• Work task:
As the answer, set down the lines below from the one containing "t_arrival_ns = 2.732" through the one containing "word_cells_on_any_way = 10", exactly and inclusively, and no others.
(Beginning of Task input)
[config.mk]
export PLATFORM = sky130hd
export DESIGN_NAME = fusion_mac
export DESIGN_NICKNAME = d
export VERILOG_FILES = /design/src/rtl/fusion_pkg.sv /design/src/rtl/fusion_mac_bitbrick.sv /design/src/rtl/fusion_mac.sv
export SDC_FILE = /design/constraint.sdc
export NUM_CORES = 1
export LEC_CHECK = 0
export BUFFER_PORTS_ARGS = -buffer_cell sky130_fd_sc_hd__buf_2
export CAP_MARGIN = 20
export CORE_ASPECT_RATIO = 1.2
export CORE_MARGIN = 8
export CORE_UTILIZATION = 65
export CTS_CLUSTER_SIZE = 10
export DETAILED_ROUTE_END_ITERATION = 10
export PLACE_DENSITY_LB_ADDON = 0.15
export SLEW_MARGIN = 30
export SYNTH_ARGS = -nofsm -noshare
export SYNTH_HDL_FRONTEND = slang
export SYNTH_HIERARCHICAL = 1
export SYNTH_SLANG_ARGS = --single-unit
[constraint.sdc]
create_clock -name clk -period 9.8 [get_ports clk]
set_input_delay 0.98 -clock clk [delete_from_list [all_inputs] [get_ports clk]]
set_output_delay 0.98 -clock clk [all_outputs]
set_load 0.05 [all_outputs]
(End of Task input)
(Beginning of Task input)
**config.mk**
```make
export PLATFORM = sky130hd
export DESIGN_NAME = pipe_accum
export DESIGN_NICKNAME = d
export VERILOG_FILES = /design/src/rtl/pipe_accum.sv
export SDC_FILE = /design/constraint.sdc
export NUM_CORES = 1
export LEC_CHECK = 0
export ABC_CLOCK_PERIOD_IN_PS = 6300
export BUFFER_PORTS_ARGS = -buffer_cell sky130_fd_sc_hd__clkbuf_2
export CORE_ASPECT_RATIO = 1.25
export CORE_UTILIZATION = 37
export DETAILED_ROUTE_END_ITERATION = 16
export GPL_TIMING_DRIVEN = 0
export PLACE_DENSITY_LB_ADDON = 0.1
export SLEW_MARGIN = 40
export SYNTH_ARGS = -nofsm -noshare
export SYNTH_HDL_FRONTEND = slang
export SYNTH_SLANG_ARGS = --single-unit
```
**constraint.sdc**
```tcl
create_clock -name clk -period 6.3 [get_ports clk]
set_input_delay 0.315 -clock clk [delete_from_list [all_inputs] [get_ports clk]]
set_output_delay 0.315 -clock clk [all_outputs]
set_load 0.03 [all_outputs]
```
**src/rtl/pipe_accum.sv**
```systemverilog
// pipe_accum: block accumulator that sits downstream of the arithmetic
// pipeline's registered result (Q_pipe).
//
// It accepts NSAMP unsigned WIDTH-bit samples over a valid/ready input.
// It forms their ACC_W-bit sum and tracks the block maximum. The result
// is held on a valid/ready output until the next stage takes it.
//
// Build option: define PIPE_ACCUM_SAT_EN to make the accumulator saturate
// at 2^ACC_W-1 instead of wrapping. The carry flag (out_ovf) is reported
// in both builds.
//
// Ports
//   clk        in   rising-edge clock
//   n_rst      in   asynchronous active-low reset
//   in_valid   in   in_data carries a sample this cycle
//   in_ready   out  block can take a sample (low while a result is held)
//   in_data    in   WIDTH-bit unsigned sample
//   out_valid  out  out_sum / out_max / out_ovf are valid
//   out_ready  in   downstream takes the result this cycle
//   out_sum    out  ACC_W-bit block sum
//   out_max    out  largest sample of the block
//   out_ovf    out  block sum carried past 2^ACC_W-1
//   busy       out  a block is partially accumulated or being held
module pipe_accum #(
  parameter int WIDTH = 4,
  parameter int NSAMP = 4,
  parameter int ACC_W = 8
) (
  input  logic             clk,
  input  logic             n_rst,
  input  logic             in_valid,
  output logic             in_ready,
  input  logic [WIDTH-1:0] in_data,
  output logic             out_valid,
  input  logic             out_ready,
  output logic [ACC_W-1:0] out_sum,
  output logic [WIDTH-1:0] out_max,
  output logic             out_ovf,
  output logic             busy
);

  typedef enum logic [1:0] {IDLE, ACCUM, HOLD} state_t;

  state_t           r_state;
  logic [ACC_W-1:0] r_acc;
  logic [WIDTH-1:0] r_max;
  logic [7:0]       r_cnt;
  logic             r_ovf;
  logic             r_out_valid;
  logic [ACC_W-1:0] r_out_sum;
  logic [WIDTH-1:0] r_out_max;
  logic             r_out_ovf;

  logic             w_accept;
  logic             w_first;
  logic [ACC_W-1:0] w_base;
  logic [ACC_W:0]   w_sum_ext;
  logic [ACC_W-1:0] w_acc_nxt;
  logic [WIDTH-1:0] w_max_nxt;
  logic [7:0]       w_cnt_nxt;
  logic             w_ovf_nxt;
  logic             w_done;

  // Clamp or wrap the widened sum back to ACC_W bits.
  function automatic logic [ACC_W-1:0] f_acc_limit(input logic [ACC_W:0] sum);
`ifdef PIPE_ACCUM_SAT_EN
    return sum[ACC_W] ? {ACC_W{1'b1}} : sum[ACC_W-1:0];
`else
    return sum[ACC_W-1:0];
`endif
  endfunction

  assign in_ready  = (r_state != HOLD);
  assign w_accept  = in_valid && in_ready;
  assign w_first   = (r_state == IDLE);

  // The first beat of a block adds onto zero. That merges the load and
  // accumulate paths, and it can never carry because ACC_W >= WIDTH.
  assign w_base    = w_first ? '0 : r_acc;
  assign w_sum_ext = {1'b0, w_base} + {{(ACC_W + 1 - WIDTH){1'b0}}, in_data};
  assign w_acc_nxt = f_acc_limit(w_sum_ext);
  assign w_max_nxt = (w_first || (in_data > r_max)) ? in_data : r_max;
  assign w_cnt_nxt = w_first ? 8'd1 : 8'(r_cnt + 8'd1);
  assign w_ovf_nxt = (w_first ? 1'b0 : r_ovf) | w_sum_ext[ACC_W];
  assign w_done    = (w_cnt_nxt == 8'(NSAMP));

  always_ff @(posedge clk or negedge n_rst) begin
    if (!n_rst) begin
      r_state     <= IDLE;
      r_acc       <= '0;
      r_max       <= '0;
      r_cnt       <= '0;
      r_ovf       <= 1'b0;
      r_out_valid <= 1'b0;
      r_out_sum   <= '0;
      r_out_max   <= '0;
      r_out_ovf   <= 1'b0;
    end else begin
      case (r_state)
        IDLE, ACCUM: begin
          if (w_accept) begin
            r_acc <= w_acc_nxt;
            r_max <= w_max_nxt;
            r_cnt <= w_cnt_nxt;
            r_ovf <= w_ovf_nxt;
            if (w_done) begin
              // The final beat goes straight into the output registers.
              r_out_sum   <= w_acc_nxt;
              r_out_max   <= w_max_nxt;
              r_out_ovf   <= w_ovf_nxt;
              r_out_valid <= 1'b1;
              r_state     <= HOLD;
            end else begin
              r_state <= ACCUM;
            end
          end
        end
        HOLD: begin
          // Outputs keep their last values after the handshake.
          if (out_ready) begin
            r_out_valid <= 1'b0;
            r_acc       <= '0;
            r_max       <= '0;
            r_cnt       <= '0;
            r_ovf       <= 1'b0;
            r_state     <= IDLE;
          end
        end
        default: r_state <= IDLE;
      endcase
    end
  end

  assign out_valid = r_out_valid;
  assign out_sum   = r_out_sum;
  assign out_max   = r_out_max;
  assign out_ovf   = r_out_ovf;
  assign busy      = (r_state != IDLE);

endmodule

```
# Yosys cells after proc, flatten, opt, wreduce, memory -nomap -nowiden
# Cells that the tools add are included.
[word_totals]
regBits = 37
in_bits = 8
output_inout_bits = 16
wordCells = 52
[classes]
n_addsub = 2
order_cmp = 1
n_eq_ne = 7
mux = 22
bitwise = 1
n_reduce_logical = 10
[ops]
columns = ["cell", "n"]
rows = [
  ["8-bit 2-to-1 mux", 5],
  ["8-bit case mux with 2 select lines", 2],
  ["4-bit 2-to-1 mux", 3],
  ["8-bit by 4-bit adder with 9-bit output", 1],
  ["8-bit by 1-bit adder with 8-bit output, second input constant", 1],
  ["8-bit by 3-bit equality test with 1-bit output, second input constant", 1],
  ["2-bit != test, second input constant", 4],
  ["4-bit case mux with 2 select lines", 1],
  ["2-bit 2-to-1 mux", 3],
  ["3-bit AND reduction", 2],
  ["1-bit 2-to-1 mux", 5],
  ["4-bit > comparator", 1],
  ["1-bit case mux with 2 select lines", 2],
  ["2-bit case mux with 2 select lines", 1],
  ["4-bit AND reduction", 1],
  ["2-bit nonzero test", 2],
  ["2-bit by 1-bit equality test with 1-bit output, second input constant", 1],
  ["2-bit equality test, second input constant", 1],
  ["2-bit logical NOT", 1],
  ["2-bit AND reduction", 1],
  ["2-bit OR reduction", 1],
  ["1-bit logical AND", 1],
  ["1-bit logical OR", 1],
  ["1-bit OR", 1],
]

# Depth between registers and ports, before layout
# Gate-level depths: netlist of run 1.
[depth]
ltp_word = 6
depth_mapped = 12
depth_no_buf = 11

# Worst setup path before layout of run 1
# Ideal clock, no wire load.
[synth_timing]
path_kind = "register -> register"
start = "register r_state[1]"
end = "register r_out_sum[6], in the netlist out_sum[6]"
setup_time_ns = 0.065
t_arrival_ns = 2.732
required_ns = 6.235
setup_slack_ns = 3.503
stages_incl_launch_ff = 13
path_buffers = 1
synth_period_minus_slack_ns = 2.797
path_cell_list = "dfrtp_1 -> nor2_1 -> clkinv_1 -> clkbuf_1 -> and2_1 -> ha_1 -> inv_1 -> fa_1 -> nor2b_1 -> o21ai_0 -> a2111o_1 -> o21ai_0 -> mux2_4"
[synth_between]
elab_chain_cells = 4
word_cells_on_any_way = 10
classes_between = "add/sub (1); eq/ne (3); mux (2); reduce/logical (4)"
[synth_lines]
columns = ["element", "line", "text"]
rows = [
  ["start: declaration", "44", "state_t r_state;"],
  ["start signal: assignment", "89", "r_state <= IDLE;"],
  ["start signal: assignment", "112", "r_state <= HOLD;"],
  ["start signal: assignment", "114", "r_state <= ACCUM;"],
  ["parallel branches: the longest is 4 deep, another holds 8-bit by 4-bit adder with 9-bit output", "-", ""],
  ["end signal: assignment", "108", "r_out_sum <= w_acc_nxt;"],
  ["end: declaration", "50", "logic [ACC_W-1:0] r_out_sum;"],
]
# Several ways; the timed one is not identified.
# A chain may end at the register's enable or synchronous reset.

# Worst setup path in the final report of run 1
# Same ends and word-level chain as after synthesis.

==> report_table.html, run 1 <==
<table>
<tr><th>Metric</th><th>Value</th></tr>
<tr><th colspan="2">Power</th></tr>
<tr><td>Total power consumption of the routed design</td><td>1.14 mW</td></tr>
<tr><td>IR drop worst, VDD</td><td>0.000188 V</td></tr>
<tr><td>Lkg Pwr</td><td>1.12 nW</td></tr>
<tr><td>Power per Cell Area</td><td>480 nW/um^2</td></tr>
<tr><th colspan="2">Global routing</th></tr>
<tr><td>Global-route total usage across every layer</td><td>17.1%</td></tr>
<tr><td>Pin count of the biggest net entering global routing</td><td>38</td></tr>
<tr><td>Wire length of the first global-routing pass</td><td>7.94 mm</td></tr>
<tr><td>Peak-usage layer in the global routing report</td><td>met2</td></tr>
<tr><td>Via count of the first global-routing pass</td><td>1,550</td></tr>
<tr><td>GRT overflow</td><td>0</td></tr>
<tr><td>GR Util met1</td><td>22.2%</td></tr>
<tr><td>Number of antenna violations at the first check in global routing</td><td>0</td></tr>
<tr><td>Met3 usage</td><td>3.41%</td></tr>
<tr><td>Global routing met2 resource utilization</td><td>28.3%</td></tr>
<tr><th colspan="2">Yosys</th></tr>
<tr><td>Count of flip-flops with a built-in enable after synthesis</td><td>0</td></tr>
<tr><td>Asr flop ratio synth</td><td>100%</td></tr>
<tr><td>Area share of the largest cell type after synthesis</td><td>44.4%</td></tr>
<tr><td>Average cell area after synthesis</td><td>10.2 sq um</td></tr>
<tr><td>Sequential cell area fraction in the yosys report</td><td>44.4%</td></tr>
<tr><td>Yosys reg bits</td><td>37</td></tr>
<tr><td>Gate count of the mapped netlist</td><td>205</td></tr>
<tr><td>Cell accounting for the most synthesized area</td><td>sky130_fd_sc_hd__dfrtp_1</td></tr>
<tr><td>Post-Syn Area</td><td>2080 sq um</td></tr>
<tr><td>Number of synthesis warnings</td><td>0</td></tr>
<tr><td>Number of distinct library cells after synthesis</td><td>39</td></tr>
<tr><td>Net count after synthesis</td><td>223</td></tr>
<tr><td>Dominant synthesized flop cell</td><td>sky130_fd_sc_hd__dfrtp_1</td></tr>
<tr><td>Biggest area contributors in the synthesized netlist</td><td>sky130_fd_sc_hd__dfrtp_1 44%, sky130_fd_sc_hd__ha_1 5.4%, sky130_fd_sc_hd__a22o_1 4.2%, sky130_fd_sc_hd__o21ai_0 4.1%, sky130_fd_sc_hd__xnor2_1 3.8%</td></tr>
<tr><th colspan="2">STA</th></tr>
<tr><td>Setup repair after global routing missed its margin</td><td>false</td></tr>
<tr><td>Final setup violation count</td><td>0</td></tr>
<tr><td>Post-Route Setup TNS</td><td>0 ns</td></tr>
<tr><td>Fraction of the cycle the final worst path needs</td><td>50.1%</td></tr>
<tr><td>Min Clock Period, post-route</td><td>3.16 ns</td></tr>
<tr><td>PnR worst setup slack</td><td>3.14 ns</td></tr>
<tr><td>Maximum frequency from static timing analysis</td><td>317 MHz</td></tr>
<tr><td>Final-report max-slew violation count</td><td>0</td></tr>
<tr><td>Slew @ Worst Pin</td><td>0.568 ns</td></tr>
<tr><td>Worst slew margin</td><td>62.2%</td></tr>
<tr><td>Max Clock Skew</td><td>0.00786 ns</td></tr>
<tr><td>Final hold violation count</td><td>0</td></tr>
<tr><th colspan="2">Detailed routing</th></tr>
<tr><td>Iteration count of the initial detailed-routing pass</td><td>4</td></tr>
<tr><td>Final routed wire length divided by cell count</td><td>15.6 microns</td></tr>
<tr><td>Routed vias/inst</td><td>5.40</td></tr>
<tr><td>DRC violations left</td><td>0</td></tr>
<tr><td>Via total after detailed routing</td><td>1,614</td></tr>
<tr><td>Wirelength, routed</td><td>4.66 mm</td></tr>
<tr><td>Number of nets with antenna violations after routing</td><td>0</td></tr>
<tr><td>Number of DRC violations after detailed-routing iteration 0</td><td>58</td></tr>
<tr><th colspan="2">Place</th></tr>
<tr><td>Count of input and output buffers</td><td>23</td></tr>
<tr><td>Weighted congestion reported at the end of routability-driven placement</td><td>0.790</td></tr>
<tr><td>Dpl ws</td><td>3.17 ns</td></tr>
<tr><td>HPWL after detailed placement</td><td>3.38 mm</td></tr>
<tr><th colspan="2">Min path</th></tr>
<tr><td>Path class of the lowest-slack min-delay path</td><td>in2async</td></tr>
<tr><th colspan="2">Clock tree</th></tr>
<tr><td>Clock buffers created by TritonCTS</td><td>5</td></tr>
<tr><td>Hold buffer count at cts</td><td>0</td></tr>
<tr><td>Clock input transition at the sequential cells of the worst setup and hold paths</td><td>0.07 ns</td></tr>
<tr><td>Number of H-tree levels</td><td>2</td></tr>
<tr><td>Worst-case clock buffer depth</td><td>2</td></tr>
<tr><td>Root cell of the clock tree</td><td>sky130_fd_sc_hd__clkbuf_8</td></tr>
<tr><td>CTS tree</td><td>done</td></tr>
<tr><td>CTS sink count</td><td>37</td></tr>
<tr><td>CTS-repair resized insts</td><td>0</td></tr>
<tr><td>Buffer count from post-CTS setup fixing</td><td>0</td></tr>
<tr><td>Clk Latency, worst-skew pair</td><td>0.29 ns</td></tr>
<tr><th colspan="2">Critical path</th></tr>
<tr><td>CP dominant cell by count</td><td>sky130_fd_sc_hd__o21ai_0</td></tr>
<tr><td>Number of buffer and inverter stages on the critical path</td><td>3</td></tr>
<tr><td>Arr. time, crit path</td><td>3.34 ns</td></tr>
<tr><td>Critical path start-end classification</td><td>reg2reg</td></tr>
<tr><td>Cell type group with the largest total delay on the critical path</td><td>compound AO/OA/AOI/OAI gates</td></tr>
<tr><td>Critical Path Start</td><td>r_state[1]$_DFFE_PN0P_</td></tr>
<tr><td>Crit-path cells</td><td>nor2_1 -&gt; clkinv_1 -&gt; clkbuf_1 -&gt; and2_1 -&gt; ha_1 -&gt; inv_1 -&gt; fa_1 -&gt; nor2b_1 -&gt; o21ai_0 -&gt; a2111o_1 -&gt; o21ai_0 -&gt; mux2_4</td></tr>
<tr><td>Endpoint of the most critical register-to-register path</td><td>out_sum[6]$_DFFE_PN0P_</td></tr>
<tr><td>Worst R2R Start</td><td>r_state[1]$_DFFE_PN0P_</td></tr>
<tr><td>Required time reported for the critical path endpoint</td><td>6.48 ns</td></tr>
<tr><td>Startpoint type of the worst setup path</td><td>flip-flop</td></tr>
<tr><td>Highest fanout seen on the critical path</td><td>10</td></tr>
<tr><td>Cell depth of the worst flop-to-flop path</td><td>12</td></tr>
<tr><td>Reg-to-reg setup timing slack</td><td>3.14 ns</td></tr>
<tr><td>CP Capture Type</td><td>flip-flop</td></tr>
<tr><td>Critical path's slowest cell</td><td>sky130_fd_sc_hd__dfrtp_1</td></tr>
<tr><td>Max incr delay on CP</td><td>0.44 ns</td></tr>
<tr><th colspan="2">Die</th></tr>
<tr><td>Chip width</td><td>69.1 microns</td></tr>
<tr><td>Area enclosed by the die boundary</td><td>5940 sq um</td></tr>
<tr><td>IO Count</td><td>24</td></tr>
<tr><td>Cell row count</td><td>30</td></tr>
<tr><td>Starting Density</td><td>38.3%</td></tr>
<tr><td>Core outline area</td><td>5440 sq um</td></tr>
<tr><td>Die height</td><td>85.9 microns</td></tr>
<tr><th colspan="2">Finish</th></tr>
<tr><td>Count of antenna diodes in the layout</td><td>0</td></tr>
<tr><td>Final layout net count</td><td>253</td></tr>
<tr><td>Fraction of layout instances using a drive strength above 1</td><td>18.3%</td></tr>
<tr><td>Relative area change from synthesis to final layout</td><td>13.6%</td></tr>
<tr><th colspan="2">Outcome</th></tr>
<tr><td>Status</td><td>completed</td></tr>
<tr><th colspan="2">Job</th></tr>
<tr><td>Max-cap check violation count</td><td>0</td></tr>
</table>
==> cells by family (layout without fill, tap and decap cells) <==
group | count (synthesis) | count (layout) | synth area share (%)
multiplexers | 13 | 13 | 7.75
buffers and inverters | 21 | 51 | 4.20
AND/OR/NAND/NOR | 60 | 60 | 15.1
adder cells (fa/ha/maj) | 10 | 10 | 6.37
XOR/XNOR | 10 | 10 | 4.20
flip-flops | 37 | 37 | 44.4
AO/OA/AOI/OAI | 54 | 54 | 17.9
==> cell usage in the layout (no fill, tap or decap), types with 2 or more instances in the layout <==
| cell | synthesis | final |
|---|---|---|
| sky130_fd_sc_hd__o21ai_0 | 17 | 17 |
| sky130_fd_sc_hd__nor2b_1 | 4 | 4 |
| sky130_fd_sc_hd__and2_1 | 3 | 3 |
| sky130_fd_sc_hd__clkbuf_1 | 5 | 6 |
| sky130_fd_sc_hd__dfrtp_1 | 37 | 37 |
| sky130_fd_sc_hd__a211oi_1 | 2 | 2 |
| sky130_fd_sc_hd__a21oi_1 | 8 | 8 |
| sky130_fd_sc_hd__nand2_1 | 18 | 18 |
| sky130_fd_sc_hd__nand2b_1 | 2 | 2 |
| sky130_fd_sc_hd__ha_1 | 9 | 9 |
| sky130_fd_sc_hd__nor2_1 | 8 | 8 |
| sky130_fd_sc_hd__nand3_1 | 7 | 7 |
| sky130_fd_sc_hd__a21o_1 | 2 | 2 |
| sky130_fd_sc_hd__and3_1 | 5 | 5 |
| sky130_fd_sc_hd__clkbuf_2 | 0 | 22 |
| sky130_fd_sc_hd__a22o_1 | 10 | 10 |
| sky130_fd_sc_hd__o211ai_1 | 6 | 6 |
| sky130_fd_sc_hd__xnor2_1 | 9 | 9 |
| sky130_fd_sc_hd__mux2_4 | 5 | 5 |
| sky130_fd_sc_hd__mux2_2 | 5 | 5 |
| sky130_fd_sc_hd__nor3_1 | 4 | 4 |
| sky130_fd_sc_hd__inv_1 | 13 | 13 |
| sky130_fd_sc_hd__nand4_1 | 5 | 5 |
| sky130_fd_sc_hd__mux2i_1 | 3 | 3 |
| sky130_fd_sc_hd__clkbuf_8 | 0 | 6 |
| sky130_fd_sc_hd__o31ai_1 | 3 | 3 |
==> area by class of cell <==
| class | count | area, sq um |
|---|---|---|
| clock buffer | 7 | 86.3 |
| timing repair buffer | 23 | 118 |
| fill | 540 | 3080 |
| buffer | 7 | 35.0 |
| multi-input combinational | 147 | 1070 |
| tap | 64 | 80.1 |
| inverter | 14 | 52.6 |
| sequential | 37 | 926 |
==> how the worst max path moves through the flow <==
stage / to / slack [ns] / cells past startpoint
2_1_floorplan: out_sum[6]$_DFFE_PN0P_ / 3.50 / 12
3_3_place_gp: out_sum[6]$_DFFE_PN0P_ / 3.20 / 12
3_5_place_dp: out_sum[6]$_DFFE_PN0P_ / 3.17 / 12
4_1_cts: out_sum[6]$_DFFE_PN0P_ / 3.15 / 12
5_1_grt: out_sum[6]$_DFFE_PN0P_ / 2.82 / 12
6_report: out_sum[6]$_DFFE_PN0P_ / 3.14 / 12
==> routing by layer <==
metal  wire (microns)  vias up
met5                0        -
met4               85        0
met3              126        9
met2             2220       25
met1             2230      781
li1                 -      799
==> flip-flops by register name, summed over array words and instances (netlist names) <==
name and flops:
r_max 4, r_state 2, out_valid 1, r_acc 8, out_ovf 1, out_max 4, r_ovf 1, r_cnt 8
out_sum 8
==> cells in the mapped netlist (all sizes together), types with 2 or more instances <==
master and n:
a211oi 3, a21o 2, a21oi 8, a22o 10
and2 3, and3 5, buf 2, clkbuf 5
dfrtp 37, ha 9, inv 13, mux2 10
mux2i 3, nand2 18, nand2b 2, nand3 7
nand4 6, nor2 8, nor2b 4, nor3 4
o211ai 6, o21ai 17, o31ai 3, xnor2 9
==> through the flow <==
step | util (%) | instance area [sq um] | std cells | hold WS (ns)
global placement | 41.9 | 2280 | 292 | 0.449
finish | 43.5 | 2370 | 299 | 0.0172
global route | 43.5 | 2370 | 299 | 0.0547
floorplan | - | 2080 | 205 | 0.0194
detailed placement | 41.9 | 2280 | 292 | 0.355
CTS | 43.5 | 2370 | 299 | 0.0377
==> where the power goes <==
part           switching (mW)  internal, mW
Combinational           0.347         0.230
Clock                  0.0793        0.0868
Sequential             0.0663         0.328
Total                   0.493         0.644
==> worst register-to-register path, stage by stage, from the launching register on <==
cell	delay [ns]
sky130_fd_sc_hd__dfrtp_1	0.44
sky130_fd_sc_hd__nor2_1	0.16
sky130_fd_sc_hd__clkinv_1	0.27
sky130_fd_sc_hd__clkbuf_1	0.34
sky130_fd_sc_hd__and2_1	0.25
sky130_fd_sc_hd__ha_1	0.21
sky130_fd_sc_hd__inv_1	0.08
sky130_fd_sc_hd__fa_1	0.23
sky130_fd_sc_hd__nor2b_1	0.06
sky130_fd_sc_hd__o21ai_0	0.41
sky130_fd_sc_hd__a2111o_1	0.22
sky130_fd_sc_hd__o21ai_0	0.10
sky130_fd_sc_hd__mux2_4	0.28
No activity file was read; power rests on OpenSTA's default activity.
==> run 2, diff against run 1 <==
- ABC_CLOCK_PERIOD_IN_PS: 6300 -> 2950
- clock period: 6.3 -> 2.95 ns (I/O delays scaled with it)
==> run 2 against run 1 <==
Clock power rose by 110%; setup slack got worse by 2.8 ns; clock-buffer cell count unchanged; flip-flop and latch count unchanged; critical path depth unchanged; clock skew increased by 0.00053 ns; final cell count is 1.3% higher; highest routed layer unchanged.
(End of Task input)
• Solution:
t_arrival_ns = 2.732
required_ns = 6.235
setup_slack_ns = 3.503
stages_incl_launch_ff = 13
path_buffers = 1
synth_period_minus_slack_ns = 2.797
path_cell_list = "dfrtp_1 -> nor2_1 -> clkinv_1 -> clkbuf_1 -> and2_1 -> ha_1 -> inv_1 -> fa_1 -> nor2b_1 -> o21ai_0 -> a2111o_1 -> o21ai_0 -> mux2_4"
[synth_between]
elab_chain_cells = 4
word_cells_on_any_way = 10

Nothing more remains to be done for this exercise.